**Task prompt:** Find how many lines of the entries contain the word "divide", then report that figure alone.

[Collected data entries]
= Beginning of Section =

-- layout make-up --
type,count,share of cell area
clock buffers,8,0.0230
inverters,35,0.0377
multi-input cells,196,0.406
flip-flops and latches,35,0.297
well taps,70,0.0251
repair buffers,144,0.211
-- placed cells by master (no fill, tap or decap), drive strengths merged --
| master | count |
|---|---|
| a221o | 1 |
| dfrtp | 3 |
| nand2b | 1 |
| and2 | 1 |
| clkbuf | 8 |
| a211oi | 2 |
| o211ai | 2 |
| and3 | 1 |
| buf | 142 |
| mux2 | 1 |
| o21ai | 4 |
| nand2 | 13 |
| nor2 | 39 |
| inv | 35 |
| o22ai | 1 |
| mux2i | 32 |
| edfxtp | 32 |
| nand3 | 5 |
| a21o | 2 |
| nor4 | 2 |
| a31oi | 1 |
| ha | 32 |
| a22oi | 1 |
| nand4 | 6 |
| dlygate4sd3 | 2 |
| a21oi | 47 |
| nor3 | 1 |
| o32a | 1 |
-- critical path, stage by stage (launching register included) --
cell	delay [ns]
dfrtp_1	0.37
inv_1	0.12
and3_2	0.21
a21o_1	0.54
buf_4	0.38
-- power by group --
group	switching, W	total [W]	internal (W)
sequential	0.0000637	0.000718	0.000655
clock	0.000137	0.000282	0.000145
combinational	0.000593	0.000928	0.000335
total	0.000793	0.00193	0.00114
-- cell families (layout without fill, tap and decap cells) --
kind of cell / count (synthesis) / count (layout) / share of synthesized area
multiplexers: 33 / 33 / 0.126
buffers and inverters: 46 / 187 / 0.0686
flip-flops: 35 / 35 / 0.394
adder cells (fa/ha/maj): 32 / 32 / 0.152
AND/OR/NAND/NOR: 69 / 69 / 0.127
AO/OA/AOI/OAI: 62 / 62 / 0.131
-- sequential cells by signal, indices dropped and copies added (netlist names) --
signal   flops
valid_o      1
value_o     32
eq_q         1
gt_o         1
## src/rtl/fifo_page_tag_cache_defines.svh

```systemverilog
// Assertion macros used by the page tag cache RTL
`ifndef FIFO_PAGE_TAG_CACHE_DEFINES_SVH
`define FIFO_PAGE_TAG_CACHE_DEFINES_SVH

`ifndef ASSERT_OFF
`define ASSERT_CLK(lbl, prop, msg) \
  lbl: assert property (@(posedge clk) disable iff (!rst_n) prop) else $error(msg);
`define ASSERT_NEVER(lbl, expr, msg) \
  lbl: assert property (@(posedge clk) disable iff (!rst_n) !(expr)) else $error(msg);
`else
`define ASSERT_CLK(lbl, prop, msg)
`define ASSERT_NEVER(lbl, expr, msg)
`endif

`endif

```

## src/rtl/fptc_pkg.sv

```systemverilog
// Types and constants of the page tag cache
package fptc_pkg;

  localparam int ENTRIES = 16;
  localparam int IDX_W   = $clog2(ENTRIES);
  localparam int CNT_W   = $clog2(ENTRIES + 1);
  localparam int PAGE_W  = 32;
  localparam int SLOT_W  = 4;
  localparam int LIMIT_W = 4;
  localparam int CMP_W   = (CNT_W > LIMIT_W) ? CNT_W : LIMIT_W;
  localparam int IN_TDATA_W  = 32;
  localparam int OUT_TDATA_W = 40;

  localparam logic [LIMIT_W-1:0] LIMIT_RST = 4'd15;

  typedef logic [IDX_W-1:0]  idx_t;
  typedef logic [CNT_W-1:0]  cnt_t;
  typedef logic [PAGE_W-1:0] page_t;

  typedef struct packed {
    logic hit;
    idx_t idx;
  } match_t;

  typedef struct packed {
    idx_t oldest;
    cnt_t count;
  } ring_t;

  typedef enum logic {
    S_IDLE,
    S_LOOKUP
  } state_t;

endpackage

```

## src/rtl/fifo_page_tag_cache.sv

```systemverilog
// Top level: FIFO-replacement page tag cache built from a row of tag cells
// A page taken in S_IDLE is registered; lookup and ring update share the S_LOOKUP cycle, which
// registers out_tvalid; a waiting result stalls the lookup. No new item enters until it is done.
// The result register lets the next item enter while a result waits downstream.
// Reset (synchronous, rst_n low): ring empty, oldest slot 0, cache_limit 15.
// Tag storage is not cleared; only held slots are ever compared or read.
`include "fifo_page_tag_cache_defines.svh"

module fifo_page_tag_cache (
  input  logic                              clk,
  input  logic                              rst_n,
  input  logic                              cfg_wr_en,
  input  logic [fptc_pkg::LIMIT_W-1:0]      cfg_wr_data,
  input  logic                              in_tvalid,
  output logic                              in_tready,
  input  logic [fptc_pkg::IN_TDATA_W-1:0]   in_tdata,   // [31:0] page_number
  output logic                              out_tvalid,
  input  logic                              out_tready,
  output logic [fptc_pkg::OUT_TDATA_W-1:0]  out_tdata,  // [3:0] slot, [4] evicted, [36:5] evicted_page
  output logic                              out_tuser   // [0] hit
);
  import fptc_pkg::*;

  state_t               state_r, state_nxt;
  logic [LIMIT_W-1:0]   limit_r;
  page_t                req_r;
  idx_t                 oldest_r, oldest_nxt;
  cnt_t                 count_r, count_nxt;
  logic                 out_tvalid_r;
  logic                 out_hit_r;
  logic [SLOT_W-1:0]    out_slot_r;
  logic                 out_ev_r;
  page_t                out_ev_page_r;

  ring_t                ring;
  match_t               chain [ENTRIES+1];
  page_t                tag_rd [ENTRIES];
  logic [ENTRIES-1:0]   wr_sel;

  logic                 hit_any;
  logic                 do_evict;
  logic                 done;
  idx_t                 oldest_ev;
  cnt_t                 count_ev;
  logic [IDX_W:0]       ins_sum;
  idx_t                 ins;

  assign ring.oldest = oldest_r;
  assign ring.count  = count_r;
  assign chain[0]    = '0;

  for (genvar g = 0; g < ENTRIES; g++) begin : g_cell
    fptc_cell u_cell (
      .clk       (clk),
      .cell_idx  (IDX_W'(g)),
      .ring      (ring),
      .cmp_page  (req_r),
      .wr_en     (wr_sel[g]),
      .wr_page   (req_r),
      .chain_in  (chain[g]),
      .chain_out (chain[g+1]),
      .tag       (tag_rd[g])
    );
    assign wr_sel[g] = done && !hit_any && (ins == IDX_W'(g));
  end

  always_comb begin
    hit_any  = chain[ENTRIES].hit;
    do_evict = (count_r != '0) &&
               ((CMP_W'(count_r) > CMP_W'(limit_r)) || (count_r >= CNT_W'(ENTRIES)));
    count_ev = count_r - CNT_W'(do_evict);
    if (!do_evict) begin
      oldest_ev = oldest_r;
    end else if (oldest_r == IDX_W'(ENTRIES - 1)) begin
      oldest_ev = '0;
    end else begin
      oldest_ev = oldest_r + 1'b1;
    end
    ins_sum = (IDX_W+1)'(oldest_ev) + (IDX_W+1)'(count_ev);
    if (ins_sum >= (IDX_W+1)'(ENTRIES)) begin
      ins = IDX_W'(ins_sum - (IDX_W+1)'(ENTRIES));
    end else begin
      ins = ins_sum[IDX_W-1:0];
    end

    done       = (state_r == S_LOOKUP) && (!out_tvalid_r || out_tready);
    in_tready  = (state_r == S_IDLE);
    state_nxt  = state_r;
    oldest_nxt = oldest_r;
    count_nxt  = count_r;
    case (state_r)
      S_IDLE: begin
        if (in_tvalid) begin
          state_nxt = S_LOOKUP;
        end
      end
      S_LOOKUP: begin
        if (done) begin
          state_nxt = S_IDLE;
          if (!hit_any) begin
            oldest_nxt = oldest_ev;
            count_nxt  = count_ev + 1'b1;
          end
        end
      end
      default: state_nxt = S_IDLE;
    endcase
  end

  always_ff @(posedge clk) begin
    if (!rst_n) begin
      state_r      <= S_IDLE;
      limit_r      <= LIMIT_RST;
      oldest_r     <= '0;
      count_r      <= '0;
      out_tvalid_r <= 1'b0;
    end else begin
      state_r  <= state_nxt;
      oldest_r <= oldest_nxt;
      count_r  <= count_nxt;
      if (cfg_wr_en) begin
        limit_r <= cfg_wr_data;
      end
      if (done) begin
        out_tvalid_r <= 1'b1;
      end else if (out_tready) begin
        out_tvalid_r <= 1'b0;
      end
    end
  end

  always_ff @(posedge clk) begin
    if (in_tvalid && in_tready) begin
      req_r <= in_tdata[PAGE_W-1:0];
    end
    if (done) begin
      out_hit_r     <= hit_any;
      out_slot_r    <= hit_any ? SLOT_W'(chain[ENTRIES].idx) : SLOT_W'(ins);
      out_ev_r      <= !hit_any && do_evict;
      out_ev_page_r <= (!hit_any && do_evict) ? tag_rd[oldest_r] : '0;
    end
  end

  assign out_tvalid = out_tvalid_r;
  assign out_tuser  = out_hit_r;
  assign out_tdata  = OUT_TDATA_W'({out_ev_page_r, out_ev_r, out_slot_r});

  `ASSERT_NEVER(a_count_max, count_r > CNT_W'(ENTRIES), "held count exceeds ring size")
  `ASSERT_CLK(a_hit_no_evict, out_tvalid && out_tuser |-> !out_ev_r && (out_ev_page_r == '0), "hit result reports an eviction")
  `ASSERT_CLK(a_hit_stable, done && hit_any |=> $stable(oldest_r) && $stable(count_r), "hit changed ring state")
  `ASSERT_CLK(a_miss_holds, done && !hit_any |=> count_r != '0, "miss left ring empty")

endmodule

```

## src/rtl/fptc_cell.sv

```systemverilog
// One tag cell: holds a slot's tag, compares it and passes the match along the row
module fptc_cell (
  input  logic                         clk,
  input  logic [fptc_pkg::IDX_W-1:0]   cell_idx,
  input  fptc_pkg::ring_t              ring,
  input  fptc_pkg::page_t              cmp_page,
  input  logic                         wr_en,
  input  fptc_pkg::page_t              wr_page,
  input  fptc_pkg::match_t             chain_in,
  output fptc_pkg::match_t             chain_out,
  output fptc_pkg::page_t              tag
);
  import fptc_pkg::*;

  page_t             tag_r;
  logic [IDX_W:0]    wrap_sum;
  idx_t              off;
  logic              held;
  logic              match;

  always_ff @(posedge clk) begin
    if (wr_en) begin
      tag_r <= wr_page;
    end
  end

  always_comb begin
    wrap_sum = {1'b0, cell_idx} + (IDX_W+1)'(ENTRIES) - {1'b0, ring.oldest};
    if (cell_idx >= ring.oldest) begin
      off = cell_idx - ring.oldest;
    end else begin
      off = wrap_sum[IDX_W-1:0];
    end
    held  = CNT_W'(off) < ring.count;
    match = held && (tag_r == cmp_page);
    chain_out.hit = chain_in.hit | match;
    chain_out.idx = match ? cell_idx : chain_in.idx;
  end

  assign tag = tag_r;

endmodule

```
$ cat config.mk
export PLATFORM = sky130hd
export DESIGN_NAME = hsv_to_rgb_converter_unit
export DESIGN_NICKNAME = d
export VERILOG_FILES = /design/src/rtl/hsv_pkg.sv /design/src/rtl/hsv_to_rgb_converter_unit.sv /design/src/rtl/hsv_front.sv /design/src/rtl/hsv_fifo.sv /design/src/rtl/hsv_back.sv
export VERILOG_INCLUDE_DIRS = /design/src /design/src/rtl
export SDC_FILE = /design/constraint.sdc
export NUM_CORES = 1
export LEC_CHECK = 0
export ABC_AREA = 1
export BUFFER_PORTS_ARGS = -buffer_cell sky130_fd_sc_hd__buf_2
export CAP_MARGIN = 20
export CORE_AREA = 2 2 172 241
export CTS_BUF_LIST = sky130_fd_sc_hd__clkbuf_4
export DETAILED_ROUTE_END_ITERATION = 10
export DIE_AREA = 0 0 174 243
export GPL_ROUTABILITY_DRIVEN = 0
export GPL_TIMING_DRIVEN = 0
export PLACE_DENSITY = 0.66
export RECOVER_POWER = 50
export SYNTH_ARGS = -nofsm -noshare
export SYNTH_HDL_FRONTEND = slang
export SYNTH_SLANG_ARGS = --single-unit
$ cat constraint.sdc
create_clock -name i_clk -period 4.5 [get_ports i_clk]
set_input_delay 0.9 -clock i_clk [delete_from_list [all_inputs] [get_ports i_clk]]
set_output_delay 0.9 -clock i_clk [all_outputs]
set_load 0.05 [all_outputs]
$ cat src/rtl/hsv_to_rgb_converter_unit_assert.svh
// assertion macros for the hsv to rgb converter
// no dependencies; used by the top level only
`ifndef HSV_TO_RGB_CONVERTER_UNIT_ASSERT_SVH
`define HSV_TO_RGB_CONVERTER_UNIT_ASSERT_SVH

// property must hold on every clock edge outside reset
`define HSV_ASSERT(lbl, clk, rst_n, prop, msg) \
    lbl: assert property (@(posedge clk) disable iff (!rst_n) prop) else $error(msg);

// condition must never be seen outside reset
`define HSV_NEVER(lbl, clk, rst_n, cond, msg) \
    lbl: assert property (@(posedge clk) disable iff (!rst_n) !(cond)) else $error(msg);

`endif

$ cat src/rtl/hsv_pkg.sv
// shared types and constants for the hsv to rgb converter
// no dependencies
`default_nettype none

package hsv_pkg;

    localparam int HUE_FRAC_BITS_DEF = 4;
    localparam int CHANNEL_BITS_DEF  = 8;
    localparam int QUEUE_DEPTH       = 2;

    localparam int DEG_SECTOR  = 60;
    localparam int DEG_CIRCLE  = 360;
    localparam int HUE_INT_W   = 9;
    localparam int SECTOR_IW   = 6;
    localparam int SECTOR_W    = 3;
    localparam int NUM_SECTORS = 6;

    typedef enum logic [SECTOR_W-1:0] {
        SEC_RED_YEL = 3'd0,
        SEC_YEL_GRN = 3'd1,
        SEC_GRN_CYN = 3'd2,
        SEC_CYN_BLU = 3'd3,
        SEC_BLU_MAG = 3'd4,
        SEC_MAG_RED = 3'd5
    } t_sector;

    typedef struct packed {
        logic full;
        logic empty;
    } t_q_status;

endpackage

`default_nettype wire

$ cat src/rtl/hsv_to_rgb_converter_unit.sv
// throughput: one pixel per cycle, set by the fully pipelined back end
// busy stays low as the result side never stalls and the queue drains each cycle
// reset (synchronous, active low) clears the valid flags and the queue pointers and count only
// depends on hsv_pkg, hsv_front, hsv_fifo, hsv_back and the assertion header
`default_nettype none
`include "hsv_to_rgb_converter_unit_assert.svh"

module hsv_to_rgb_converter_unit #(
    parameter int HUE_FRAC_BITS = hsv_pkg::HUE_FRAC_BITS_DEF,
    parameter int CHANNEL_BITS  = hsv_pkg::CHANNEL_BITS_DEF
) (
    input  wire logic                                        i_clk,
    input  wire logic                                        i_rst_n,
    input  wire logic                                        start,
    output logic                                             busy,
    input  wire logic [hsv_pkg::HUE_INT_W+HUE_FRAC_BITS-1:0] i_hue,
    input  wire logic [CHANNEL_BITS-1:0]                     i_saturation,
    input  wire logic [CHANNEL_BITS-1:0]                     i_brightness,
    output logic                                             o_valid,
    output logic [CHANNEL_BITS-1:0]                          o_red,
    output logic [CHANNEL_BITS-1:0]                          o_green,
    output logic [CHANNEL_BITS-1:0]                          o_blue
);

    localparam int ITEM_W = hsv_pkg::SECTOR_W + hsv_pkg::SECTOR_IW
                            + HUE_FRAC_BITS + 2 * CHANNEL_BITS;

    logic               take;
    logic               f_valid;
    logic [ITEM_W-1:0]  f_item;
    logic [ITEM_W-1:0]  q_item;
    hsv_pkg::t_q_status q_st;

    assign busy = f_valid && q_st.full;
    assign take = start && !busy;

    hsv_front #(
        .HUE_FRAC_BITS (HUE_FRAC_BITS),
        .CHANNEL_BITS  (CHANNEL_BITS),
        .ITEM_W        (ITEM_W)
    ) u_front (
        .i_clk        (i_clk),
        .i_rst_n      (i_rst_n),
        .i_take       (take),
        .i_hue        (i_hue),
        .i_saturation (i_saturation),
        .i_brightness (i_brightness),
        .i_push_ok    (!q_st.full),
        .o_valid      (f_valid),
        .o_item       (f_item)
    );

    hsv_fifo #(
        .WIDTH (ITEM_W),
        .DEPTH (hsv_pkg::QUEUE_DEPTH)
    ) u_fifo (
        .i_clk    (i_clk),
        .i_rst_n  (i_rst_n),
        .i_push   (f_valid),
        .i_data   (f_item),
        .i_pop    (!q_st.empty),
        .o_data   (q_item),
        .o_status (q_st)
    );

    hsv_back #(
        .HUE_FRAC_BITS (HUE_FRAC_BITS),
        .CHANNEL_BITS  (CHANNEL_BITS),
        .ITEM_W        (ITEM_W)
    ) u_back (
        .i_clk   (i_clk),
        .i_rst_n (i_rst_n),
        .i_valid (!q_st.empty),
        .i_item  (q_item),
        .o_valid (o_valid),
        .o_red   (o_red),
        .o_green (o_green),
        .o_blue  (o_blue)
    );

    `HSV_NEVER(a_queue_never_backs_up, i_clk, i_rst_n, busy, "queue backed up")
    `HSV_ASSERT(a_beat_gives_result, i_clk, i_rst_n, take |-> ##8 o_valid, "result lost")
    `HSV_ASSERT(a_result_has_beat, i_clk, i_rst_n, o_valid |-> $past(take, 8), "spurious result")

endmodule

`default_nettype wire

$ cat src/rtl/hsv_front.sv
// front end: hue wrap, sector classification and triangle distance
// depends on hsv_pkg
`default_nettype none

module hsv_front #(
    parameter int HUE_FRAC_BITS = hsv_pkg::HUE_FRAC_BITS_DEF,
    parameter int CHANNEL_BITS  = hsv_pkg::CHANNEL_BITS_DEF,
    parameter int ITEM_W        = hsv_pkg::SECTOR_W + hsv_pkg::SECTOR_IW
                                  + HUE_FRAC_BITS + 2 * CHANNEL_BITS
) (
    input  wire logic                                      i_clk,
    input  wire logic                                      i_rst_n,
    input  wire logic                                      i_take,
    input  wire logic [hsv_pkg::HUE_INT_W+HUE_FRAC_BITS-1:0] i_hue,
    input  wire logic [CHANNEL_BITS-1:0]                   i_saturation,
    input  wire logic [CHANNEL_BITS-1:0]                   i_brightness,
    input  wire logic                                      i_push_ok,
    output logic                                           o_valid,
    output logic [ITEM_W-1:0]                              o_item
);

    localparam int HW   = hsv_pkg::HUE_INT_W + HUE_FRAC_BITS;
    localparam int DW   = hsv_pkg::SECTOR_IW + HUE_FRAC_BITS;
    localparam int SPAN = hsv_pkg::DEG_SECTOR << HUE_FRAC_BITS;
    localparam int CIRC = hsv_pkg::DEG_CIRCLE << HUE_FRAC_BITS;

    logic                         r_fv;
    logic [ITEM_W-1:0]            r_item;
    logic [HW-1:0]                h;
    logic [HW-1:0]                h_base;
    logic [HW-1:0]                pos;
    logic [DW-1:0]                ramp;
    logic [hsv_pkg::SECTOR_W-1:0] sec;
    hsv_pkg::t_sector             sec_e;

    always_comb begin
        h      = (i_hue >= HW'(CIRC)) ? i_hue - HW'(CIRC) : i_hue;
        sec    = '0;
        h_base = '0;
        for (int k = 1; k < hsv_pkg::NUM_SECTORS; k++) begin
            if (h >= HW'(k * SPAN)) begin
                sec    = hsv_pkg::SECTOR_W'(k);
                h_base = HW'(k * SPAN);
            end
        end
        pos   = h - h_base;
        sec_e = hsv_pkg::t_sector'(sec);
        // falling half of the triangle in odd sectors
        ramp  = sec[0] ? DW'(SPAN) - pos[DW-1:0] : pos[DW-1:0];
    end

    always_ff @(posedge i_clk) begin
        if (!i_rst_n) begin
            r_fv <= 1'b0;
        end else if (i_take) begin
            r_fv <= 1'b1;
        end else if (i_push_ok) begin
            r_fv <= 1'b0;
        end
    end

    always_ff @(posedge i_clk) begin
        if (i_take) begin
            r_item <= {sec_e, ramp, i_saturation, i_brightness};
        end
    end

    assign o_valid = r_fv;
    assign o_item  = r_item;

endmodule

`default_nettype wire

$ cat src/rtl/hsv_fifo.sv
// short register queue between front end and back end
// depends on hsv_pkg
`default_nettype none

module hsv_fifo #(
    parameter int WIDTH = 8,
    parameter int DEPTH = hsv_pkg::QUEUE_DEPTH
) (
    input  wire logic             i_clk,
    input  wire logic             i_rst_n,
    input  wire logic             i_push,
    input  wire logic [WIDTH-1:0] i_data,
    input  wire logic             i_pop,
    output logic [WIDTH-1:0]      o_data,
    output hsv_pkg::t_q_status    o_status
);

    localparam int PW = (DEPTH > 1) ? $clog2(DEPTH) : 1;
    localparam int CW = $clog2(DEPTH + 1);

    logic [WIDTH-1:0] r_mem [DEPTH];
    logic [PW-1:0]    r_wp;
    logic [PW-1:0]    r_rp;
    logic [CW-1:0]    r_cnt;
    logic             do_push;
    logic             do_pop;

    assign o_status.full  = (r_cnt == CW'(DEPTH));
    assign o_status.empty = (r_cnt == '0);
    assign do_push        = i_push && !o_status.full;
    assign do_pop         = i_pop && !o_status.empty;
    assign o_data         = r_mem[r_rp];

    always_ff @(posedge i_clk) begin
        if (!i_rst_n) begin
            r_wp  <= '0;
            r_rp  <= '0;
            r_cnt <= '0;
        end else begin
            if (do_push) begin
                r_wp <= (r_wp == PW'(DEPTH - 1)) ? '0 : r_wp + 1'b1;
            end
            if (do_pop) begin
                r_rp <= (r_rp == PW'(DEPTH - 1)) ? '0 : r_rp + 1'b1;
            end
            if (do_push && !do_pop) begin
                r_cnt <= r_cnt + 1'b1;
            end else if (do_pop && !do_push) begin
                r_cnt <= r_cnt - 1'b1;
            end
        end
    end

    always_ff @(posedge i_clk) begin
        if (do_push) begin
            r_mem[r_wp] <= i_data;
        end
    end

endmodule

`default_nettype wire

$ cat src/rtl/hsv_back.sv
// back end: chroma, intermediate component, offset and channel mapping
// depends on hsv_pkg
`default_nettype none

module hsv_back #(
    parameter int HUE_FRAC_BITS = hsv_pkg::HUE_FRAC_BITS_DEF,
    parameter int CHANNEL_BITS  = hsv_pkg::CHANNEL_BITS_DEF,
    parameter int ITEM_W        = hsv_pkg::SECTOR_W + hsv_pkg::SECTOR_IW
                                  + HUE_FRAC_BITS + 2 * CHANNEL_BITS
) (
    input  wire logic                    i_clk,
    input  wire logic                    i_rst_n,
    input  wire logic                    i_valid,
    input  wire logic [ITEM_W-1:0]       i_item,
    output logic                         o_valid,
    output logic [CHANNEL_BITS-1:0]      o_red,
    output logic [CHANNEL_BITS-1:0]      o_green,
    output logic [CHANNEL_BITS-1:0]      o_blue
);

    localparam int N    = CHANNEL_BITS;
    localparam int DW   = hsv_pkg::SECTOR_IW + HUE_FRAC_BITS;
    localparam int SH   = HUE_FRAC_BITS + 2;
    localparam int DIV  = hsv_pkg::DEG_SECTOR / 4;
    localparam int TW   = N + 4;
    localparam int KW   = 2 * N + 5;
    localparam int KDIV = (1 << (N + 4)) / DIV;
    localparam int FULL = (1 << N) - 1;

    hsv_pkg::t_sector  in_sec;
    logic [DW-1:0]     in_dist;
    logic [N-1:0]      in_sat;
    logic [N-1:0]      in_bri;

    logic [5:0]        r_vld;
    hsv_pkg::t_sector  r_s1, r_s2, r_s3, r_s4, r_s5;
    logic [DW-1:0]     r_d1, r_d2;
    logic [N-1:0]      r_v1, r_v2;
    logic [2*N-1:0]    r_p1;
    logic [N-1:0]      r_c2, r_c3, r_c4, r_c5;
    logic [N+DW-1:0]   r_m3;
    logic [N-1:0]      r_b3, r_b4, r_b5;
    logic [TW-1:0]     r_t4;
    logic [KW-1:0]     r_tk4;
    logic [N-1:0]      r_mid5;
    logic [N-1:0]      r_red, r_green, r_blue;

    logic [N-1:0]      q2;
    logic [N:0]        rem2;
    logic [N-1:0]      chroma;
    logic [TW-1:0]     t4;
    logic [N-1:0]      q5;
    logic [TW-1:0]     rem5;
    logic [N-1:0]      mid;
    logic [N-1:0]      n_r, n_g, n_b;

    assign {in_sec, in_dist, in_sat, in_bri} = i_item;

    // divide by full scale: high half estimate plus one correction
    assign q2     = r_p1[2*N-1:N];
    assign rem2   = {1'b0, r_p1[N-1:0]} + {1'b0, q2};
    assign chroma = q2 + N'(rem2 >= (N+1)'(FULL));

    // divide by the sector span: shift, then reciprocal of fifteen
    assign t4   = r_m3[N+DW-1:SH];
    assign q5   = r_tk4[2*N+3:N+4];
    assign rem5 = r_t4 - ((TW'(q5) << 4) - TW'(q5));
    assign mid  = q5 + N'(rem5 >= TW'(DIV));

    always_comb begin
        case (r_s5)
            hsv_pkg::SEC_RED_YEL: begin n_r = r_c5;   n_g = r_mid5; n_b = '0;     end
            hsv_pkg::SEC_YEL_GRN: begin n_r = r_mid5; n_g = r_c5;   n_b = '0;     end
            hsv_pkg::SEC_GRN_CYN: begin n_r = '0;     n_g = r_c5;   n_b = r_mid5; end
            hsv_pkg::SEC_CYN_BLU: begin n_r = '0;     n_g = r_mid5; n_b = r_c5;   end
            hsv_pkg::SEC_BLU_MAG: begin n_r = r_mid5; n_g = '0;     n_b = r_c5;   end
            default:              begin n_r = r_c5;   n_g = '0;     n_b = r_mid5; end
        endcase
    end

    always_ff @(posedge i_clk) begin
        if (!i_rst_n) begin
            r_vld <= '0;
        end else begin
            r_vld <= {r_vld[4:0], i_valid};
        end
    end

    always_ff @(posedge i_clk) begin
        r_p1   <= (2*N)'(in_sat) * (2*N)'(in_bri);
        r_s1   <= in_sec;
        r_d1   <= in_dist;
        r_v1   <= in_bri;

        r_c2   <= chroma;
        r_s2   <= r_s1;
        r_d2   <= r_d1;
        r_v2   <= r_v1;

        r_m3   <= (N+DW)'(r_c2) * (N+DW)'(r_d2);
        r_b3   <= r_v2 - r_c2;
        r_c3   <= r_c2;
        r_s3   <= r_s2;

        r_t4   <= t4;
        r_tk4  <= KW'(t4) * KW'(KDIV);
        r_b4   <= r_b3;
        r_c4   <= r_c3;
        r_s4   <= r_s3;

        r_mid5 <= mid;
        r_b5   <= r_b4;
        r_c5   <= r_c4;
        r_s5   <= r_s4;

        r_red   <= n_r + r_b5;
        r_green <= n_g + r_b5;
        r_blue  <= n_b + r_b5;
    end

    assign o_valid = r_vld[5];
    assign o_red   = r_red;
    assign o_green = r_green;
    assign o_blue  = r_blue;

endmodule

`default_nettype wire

= End of Section =

**Answer to the problem:** 2